CropCount project

  • Category: Deep Learning
  • Project date: 21 January, 2020

CropCount project

The CropCount project, initiated in collaboration with a distinguished company, aimed to automate the labor-intensive task of counting elements in drone-captured images. Addressing both the inefficiencies and health implications of manual counting, this innovation significantly reduced processing time and mitigated repetitive stress injuries.

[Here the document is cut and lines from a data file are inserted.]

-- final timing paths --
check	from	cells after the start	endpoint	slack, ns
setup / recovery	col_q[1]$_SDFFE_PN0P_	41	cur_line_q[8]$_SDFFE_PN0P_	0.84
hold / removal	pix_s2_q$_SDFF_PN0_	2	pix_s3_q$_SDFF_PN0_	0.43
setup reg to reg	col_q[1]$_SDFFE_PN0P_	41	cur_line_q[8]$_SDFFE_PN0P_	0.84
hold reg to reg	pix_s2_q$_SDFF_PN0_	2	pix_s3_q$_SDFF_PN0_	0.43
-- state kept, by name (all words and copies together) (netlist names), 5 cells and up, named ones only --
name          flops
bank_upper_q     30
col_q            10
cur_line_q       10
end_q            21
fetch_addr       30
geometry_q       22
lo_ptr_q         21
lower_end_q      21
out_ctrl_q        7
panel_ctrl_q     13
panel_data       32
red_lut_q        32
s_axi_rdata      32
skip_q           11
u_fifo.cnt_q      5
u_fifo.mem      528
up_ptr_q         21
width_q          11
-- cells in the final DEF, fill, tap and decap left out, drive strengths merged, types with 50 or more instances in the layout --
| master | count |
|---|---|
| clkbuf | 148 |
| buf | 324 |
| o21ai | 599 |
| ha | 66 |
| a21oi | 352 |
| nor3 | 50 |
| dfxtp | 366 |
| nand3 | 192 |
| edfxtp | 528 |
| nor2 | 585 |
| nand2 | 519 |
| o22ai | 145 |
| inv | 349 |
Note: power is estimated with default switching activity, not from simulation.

The software not only achieved counting speeds surpassing human capabilities but also generated CSV files detailing the coordinates of detected elements. Initially employing traditional computer vision tools like OpenCV, Skimage, and numpy for image processing and element recognition, a subsequent version integrated deep learning with TensorFlow and Keras to enhance accuracy. This upgraded design utilized a dataset of approximately 100,000 drone-captured crop images and incorporated GPU-based processing for swift analysis. The final workflow, supported by an Nvidia GPU GTX-2080, featured GUI tools, sliding window image evaluations, neural network classification, and sophisticated filtering methods to pinpoint plant locations with over 90% accuracy, even amid varying lighting and cloud conditions. This transformative solution, showcased below, not only fulfilled its efficiency objectives but also exemplifies innovative research aimed at addressing real-world challenges.